> Task to carry out
Down to the last line, repeat the records exactly.

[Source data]
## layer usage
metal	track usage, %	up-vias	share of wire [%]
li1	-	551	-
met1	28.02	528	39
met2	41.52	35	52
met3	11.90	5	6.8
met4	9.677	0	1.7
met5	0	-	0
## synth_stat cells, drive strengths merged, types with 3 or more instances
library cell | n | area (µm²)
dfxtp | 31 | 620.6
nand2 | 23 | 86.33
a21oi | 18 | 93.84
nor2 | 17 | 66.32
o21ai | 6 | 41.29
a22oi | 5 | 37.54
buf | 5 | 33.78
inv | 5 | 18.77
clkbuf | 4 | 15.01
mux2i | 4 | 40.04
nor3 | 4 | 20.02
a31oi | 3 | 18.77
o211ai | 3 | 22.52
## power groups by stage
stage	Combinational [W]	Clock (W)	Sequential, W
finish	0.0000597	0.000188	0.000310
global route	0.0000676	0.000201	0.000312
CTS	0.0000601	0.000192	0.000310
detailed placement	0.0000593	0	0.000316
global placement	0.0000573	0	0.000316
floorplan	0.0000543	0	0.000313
`config.mk`:
```
export PLATFORM = sky130hd
export DESIGN_NAME = rd_cdc_tx_flat
export DESIGN_NICKNAME = d
export VERILOG_FILES = /design/src/rtl/rd_cdc_pkg.sv /design/src/rtl/rd_cdc_tx_if.sv /design/src/rtl/rd_sync_ar.sv /design/src/rtl/rd_cdc_tx.sv /design/src/flat_wrapper.sv
export SDC_FILE = /design/constraint.sdc
export NUM_CORES = 1
export LEC_CHECK = 0
export ABC_AREA = 1
export CORE_MARGIN = 2
export CORE_UTILIZATION = 36
export CTS_CLUSTER_SIZE = 12
export DETAILED_ROUTE_END_ITERATION = 16
export HOLD_SLACK_MARGIN = 0.15
export PLACE_DENSITY = 0.79
export SYNTH_ARGS = -nofsm -noshare
export SYNTH_HDL_FRONTEND = slang
export SYNTH_SLANG_ARGS = --single-unit
```
`constraint.sdc`:
```
create_clock -name CLK -period 0.9 [get_ports CLK]
set_input_delay 0.09 -clock CLK [delete_from_list [all_inputs] [get_ports CLK]]
set_output_delay 0.09 -clock CLK [all_outputs]
set_load 0.05 [all_outputs]
```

> Result of the task
## layer usage
metal	track usage, %	up-vias	share of wire [%]
li1	-	551	-
met1	28.02	528	39
met2	41.52	35	52
met3	11.90	5	6.8
met4	9.677	0	1.7
met5	0	-	0
## synth_stat cells, drive strengths merged, types with 3 or more instances
library cell | n | area (µm²)
dfxtp | 31 | 620.6
nand2 | 23 | 86.33
a21oi | 18 | 93.84
nor2 | 17 | 66.32
o21ai | 6 | 41.29
a22oi | 5 | 37.54
buf | 5 | 33.78
inv | 5 | 18.77
clkbuf | 4 | 15.01
mux2i | 4 | 40.04
nor3 | 4 | 20.02
a31oi | 3 | 18.77
o211ai | 3 | 22.52
## power groups by stage
stage	Combinational [W]	Clock (W)	Sequential, W
finish	0.0000597	0.000188	0.000310
global route	0.0000676	0.000201	0.000312
CTS	0.0000601	0.000192	0.000310
detailed placement	0.0000593	0	0.000316
global placement	0.0000573	0	0.000316
floorplan	0.0000543	0	0.000313
`config.mk`:
```
export PLATFORM = sky130hd
export DESIGN_NAME = rd_cdc_tx_flat
export DESIGN_NICKNAME = d
export VERILOG_FILES = /design/src/rtl/rd_cdc_pkg.sv /design/src/rtl/rd_cdc_tx_if.sv /design/src/rtl/rd_sync_ar.sv /design/src/rtl/rd_cdc_tx.sv /design/src/flat_wrapper.sv
export SDC_FILE = /design/constraint.sdc
export NUM_CORES = 1
export LEC_CHECK = 0
export ABC_AREA = 1
export CORE_MARGIN = 2
export CORE_UTILIZATION = 36
export CTS_CLUSTER_SIZE = 12
export DETAILED_ROUTE_END_ITERATION = 16
export HOLD_SLACK_MARGIN = 0.15
export PLACE_DENSITY = 0.79
export SYNTH_ARGS = -nofsm -noshare
export SYNTH_HDL_FRONTEND = slang
export SYNTH_SLANG_ARGS = --single-unit
```
`constraint.sdc`:
```
create_clock -name CLK -period 0.9 [get_ports CLK]
set_input_delay 0.09 -clock CLK [delete_from_list [all_inputs] [get_ports CLK]]
set_output_delay 0.09 -clock CLK [all_outputs]
set_load 0.05 [all_outputs]
```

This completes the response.